生きて欲しい
自分は妻を3日前に亡くしました。
絶望していました。
食べ物も喉を通らず、自分を慰める周りの言葉すらも聞こえませんでした。
妻のいない人生は暗く、孤独で、生きている意味を見いだせなくなってしまった。
首をくくろうとした時、ふと聞こえてきたのは亡くした妻の声でした。
「何してるの?」
「君と同じところに行くんだよ。そうすれば、また一緒になれる。」
「私は、好きで死んだ訳じゃないよ。最後まで生きようとしてた。あなたと一緒にずっといられなかったけど、頑張ったんだよ。」
「ありがとう。それは分かってる。でも、君が恋しいんだ。」
「私ね。死んだから、あなたにも死んでこっちに来て欲しいなんて思わないよ。生きていて欲しい。私が生きられなかった分まで。1人で諦めようとしないで。私も諦めなかったんだから。
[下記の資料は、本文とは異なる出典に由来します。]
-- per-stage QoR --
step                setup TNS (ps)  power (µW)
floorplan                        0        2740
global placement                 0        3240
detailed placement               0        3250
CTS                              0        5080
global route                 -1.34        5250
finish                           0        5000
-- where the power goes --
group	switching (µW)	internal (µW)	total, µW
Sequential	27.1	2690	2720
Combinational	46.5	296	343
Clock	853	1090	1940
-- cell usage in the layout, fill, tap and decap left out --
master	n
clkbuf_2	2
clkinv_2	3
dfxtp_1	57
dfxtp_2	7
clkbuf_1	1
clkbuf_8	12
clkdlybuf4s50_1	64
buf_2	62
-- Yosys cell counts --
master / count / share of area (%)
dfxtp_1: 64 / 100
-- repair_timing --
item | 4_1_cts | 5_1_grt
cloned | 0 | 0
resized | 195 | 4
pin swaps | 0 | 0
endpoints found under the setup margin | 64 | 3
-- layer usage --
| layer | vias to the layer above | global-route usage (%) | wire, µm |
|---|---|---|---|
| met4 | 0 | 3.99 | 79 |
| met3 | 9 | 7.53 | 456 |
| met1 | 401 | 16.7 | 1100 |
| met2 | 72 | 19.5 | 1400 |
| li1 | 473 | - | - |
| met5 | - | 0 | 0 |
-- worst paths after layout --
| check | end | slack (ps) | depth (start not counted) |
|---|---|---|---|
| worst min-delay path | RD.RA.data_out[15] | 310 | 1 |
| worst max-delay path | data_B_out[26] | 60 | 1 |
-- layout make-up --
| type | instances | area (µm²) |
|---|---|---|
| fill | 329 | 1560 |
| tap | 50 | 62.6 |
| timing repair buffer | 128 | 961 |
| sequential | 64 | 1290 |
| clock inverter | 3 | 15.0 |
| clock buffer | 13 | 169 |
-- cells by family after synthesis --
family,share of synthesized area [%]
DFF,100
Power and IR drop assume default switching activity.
`flow/design.v`:
```
module Register_File #(parameter N = 32)(
	input 		clk,
	input 		reset,
	input 		Reg_Write_i,
	input [4:0] Write_Register_i,
	input [4:0] Read_Register_1_i,
	input [4:0] Read_Register_2_i,
	input [N-1:0] Write_Data_i,
	output [N-1:0] Read_Data_1_o,
	output [N-1:0] Read_Data_2_o
	);
	localparam enb = 1'b1;
	wire [N-1:0] enc;
	wire [N-1:0] q0, q1, q2, q3, q4, q5, q6, q7, q8, q9, q10, q11, q12, q13, q14, q15, q16, q17, q18, q19, q20, q21, q22, q23, 
				    q24, q25, q26, q27, q28, q29, q30, q31;
	encoder E0 (.a(Write_Register_i),.en(enb),.enc(enc));
	ff_d  R0(.d(Write_Data_i), .clk(clk), .reset(reset), .enable(Reg_Write_i),  .q(q0));
	ff_d  R1(.d(Write_Data_i), .clk(clk), .reset(reset), .enable(enc[1]&Reg_Write_i),  .q(q1));
	ff_d  R2(.d(Write_Data_i), .clk(clk), .reset(reset), .enable(enc[2]&Reg_Write_i),  .q(q2));
	ff_d  R3(.d(Write_Data_i), .clk(clk), .reset(reset), .enable(enc[3]&Reg_Write_i),  .q(q3));
	ff_d  R4(.d(Write_Data_i), .clk(clk), .reset(reset), .enable(enc[4]&Reg_Write_i),  .q(q4));
	ff_d  R5(.d(Write_Data_i), .clk(clk), .reset(reset), .enable(enc[5]&Reg_Write_i),  .q(q5));
	ff_d  R6(.d(Write_Data_i), .clk(clk), .reset(reset), .enable(enc[6]&Reg_Write_i),  .q(q6));
	ff_d  R7(.d(Write_Data_i), .clk(clk), .reset(reset), .enable(enc[7]&Reg_Write_i),  .q(q7));
	ff_d  R8(.d(Write_Data_i), .clk(clk), .reset(reset), .enable(enc[8]&Reg_Write_i),  .q(q8));
	ff_d  R9(.d(Write_Data_i), .clk(clk), .reset(reset), .enable(enc[9]&Reg_Write_i),  .q(q9));
	ff_d R10(.d(Write_Data_i), .clk(clk), .reset(reset), .enable(enc[10]&Reg_Write_i), .q(q10));
	ff_d R11(.d(Write_Data_i), .clk(clk), .reset(reset), .enable(enc[11]&Reg_Write_i), .q(q11));
	ff_d R12(.d(Write_Data_i), .clk(clk), .reset(reset), .enable(enc[12]&Reg_Write_i), .q(q12));
	ff_d R13(.d(Write_Data_i), .clk(clk), .reset(reset), .enable(enc[13]&Reg_Write_i), .q(q13));
	ff_d R14(.d(Write_Data_i), .clk(clk), .reset(reset), .enable(enc[14]&Reg_Write_i), .q(q14));
	ff_d R15(.d(Write_Data_i), .clk(clk), .reset(reset), .enable(enc[15]&Reg_Write_i), .q(q15));
	ff_d R16(.d(Write_Data_i), .clk(clk), .reset(reset), .enable(enc[16]&Reg_Write_i), .q(q16));
	ff_d R17(.d(Write_Data_i), .clk(clk), .reset(reset), .enable(enc[17]&Reg_Write_i), .q(q17));
	ff_d R18(.d(Write_Data_i), .clk(clk), .reset(reset), .enable(enc[18]&Reg_Write_i), .q(q18));
	ff_d R19(.d(Write_Data_i), .clk(clk), .reset(reset), .enable(enc[19]&Reg_Write_i), .q(q19));
	ff_d R20(.d(Write_Data_i), .clk(clk), .reset(reset), .enable(enc[20]&Reg_Write_i), .q(q20));
	ff_d R21(.d(Write_Data_i), .clk(clk), .reset(reset), .enable(enc[21]&Reg_Write_i), .q(q21));
	ff_d R22(.d(Write_Data_i), .clk(clk), .reset(reset), .enable(enc[22]&Reg_Write_i), .q(q22));
	ff_d R23(.d(Write_Data_i), .clk(clk), .reset(reset), .enable(enc[23]&Reg_Write_i), .q(q23));
	ff_d R24(.d(Write_Data_i), .clk(clk), .reset(reset), .enable(enc[24]&Reg_Write_i), .q(q24));
	ff_d R25(.d(Write_Data_i), .clk(clk), .reset(reset), .enable(enc[25]&Reg_Write_i), .q(q25));
	ff_d R26(.d(Write_Data_i), .clk(clk), .reset(reset), .enable(enc[26]&Reg_Write_i), .q(q26));
	ff_d R27(.d(Write_Data_i), .clk(clk), .reset(reset), .enable(enc[27]&Reg_Write_i), .q(q27));
	ff_d R28(.d(Write_Data_i), .clk(clk), .reset(reset), .enable(enc[28]&Reg_Write_i), .q(q28));
	ff_d R29(.d(Write_Data_i), .clk(clk), .reset(reset), .enable(enc[29]&Reg_Write_i), .q(q29));
	ff_d R30(.d(Write_Data_i), .clk(clk), .reset(reset), .enable(enc[30]&Reg_Write_i), .q(q30));
	ff_d R31(.d(Write_Data_i), .clk(clk), .reset(reset), .enable(enc[31]&Reg_Write_i), .q(q31));
	mux_32 RD1(.I0(q0), .I1(q1), .I2(q2), .I3(q3), .I4(q4), .I5(q5), .I6(q6), .I7(q7), .I8(q8), .I9(q9), .I10(q10), .I11(q11),
	           .I12(q12), .I13(q13), .I14(q14), .I15(q15), .I16(q16), .I17(q17), .I18(q18), .I19(q19), .I20(q20), .I21(q21),
		   .I22(q22), .I23(q23), .I24(q24), .I25(q25), .I26(q26), .I27(q27), .I28(q28), .I29(q29), .I30(q30), .I31(q31),
		        .Sel(Read_Register_1_i), .Data(Read_Data_1_o));
	mux_32 RD2(.I0(q0), .I1(q1), .I2(q2), .I3(q3), .I4(q4), .I5(q5), .I6(q6), .I7(q7), .I8(q8), .I9(q9), .I10(q10), .I11(q11),
	           .I12(q12), .I13(q13), .I14(q14), .I15(q15), .I16(q16), .I17(q17), .I18(q18), .I19(q19), .I20(q20), .I21(q21),
		   .I22(q22), .I23(q23), .I24(q24), .I25(q25), .I26(q26), .I27(q27), .I28(q28), .I29(q29), .I30(q30), .I31(q31),
		        .Sel(Read_Register_2_i),.Data(Read_Data_2_o));
endmodule
module Wrap_Register_File #(parameter N = 32)(
	input 		clk,
	input 		reset,
	input 		Reg_Write_i,
	input [4:0] Write_Register_i,
	input [4:0] Read_Register_1_i,
	input [4:0] Read_Register_2_i,
	input [N-1:0] Write_Data_i,
	output [N-1:0] Read_Data_1_o,
	output [N-1:0] Read_Data_2_o
	);
	Register_File #(.N(N)) RF (.clk(clk), .reset(reset), .Reg_Write_i(Reg_Write_i), .Write_Register_i(Write_Register_i), .Read_Register_1_i(Read_Register_1_i), .Read_Register_2_i(Read_Register_2_i), .Write_Data_i(Write_Data_i), .Read_Data_1_o(Read_Data_1_o), .Read_Data_2_o(Read_Data_2_o));
endmodule
module encoder(
input [4:0] a,                                  
input en,                                        
output [31:0] enc );                         
wire [3:0] w;                                 
decoder2x4 x1(w,a[4:3],en);      
decoder3x8 x2(enc[7:0], a[2:0],w[0]);   
decoder3x8 x3(enc[15:8], a[2:0],w[1]);
decoder3x8 x4(enc[23:16], a[2:0],w[2]);
decoder3x8 x5(enc[31:24], a[2:0],w[3]);
endmodule
module decoder2x4(
output reg [3:0] enc,
input [1:0] a,
input en);
always @(a,en)                
if(en)
case(a)
2'b00: enc=4'b0001;     
2'b01: enc=4'b0010;
2'b10: enc=4'b0100;
2'b11: enc=4'b1000;
default: enc=0;
endcase
else enc=0;               
endmodule
module decoder3x8(
output reg [7:0] enc,
input [2:0] a,
input en);
always @(a,en)
if(en)
case(a)                                   
0: enc =8'b00000001;            
1: enc =8'b00000010;            
2: enc =8'b00000100;
3: enc =8'b00001000;
4: enc =8'b00010000;
5: enc =8'b00100000;
6: enc =8'b01000000;
7: enc =8'b10000000;
default: enc=0;
endcase
else enc=0;         
endmodule
module ff_d(d, clk, reset, enable, q);
input [31:0] d;
input clk, reset, enable;
output reg [31:0] q;
	always @ (posedge clk or negedge reset) begin
		if (!reset) begin
			q <= 0;
		end
		else begin
			if (enable) begin
				q <= d;
			end
		end
	end
endmodule 
module mux_32(I0,I1,I2,I3,I4,I5,I6,I7,I8,I9,I10,I11,I12,I13,I14,I15,I16,I17,I18,I19,I20,I21,I22,I23,I24,
				 I25,I26,I27,I28,I29,I30,I31, Sel, Data);
input [31:0] I0,I1,I2,I3,I4,I5,I6,I7,I8,I9,I10,I11,I12,I13,I14,I15,I16,I17,I18,I19,I20,I21,I22,I23,I24,
				 I25,I26,I27,I28,I29,I30,I31;
input [4:0] Sel;
output [31:0] Data;
reg [31:0] Data_out;
always @(Sel) begin 
case(Sel)
5'b00000: Data_out = I0;
5'b00001: Data_out = I1;
5'b00010: Data_out = I2;
5'b00011: Data_out = I3;
5'b00100: Data_out = I4;
5'b00101: Data_out = I5;
5'b00110: Data_out = I6;
5'b00111: Data_out = I7;
5'b01000: Data_out = I8;
5'b01001: Data_out = I9;
5'b01010: Data_out = I10;
5'b01011: Data_out = I11;
5'b01100: Data_out = I12;
5'b01101: Data_out = I13;
5'b01110: Data_out = I14;
5'b01111: Data_out = I15;
5'b10000: Data_out = I16;
5'b10001: Data_out = I17;
5'b10010: Data_out = I18;
5'b10011: Data_out = I19;
5'b10100: Data_out = I20;
5'b10101: Data_out = I21;
5'b10110: Data_out = I22;
5'b10111: Data_out = I23;
5'b11000: Data_out = I24;
5'b11001: Data_out = I25;
5'b11010: Data_out = I26;
5'b11011: Data_out = I27;
5'b11100: Data_out = I28;
5'b11101: Data_out = I29;
5'b11110: Data_out = I30;
5'b11111: Data_out = I31;
endcase 
end 
assign Data = Data_out;
endmodule 
```
File: constraint.sdc
current_design ALU

set clk_period 16.4
set clk_io_pct 0.2

create_clock -name clk0 -period $clk_period

set non_clock_inputs [all_inputs -no_clocks]
set_input_delay [expr $clk_period * $clk_io_pct] -clock clk0 $non_clock_inputs
set_output_delay [expr $clk_period * $clk_io_pct] -clock clk0 [all_outputs]
File: config.mk
export PLATFORM = sky130hd
export DESIGN_NAME = ALU
export DESIGN_NICKNAME = ALU
export VERILOG_FILES = /design/flow/design.v
export SDC_FILE = /design/flow/constraint.sdc
export NUM_CORES = 4
export LEC_CHECK = 1
export CORE_UTILIZATION = 30
File: run.sh
#!/bin/bash
# OpenROAD 26Q1-2900-gdf79404cd8, Yosys 0.63+post, stock flow scripts
make -C /OpenROAD-flow-scripts/flow DESIGN_CONFIG=/design/flow/config.mk WORK_HOME=/design/flow/orfs finish
File: design.v
module ALU #(parameter WIDTH=32)
(		 
output reg 	[WIDTH -1: 0] 	y,
input		[WIDTH -1: 0]	a, b,
input		[2: 0]	select
);
always @ (*)
begin
y= 32'h00000000;
case (select)
3'b000:	y = a + b;
3'b001:	y = a - b;
3'b010:	y = a & b;
3'b011:  y = a | b;
3'b100:	y = a + (~b);
3'b101:	y= 32'h00000000;
3'b110:	y = a ^ b;
3'b111:	y = a & (~b);
default:		y = 32'h00000000;
endcase
end
endmodule
==> metrics.csv <==
metric,value,unit
vdd_drop_max,0.0000201,V
status,finished clean,
clockBufferCount,0,
dieHeight,119,um
port-buffer-count,99,
antenna_found_initial,0,
drv_cap,0,
num_rows,42,
fp_util,0.309,
overflow,0,
post_cts.repair.setup_buffers,0,
coreArea,13300,um2
wl,13.2,mm
fin_tns_setup,0,ns
syn_area,4130,um2
grt_usage,0.187,
dp_hpwl,10.7,mm
topCellsByArea,"ha_1 (20%), xnor2_1 (14%), o21ai_0 (7.2%)",
slew_headroom,0.426,
worstSetupPathType,in -> out,
drive_gt1_frac,0.0297,
crit_fanout,49,
place.gp.congestion,0.957,
fmax,86.6,MHz
start_kind,input port,
p_leak,2.21,nW
power,233,uW
final_cells,882,
die_w,119,um
wl_per_cell,14.9,um
use_met3,0.00489,
first_pass_iters,4,
grt_pass1_wl,21.6,mm
fin_crit,11.54,ns
n_antenna_cell,0,
tightest_slew,0.861,ns
common_cells,"inv_1 (68), ha_1 (67), xnor2_1 (65)",
synth_area_per_cell,6.55,um2
antenna_left,0,
dieArea,14200,um2
rsz0062_at_grt,no,
hold_viol_final,0,
yosysWarnings,1,
power.density,44.2,nW/um2
routed_via_density,5.31,
post-route-drc-count,0,
warnings,35,
busiest_layer,met2,
yosys.area.top_type_share,0.203,
cts_hold_buf,0,
synth.distinct_cells,51,
final-setup-viol-count,0,
cp.required,13.12,ns
critPathArrivalTime,8.26,ns
use_met2,0.301,
regArea,0,um2
met1_usage,0.291,
grt_pass1_vias,4315,
ys_cells,630,
drtIter0Drc,207,
min_path_type,in -> out,
grt_max_degree,50,
n_fill_cell,1399,
placed_cells,882,
cts_resized,0,
synth_chip_area,4130,um2
flop-count,0,
top_cell,inv_1,
io_pins,99,
postSynthCellCount,630,
synth.largest_area_cell,ha_1,
vias,4681,
ys_seq_share,0,
slew_viol_final,0,
synthToLayoutAreaGrowth,27.9,%
cp-end-kind,output port,
fin_crit_sh,0.704,
[cells by family (layout without fill, tap and decap cells)]
kind of cell,after synthesis,after routing,share of synthesized area
AND-OR/OR-AND,226,226,0.349
XOR/XNOR,77,77,0.163
adder cells (fa/ha/maj),68,68,0.208
buffers and inverters,100,176,0.0933
AND/OR/NAND/NOR,159,159,0.186
[layout make-up]
class                           count  area (um2)  area share
Multi-Input combinational cell    530        3750       0.710
Tap cell                          176         220      0.0417
Timing Repair Buffer              108        1060       0.200
Inverter                           68         255      0.0483
[final timing paths]
kind                  startpoint     to  cells after the start
worst max-delay path   select[2]  y[27]                     17
worst min-delay path        a[0]   y[0]                      4
[stage by stage]
stage	hold slack (ns)	cell area (um2)	utilization	setup slack (ns)
2_1_floorplan	6.66	4130	-	6.66
3_3_place_gp	7.60	5280	0.396	5.02
3_5_place_dp	7.58	5280	0.396	4.94
4_1_cts	7.59	5280	0.396	4.91
5_1_grt	7.64	5280	0.396	4.44
6_report	7.59	5280	0.396	4.86
[report_power, final]
| part | leakage, nW | internal, mW | switching [mW] |
|---|---|---|---|
| logic | 2.21 | 0.114 | 0.119 |
| clock network | 0 | 0 | 0 |
| registers | 0 | 0 | 0 |
[layout by cell type (no fill, tap or decap), drive strengths merged, types with 7 or more instances in the layout]
cell / synthesis / final
clkdlybuf4s50: 0 / 99
inv: 68 / 68
ha: 67 / 67
xnor2: 65 / 65
nand2: 64 / 64
o21ai: 61 / 61
a21oi: 55 / 55
nor2: 31 / 31
o211ai: 25 / 25
nand3: 19 / 19
a311oi: 18 / 18
a31oi: 13 / 13
o31ai: 13 / 13
a21o: 13 / 13
xor2: 12 / 12
nor3: 10 / 10
buf: 7 / 9
nand2b: 7 / 7
[metal layers]
metal,vias to the layer above,wire [um]
li1,2435,-
met1,2112,6790
met2,130,5760
met3,4,573
met4,0,39
met5,-,0
[critical path, stage by stage]
cell and delay (ns):
clkdlybuf4s50_1 0.45, buf_4 0.39, nand2_1 0.18, nand2b_1 0.54, nor2_1 0.21, o21ai_0 0.16, xnor2_1 0.11, ha_1 0.40
a21oi_1 0.17, or4_1 0.55, o211ai_1 0.13, a21oi_1 0.16, o21ai_0 0.41, a211o_1 0.28, a21oi_1 0.09, o211ai_1 0.23
clkdlybuf4s50_1 0.50
Power is estimated from default activity; no workload was simulated.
」
そこで妻の声は聞こえなくなった。
いつの間にか自分の目からは涙が溢れていました。
「ごめん…そうだよ。1人で諦めようとしてた。頑張ってくれてたのに、自分だけ楽になろうとしてた。」
もう一度生きてみようと思えました。
この先、家族を失うことはあると思う。
事故でも、病気でも、寿命でも。
でも、空に行った時、自分に「死んで欲しい」とは思わないはずです。
だから、大切な人を失ってしまった時は、悲しみを乗り越えて、その人の分まで生きてあげて欲しいのです。
あなたの大切な人なら、必ずあなたの生きる道を応援してくれるはずだから。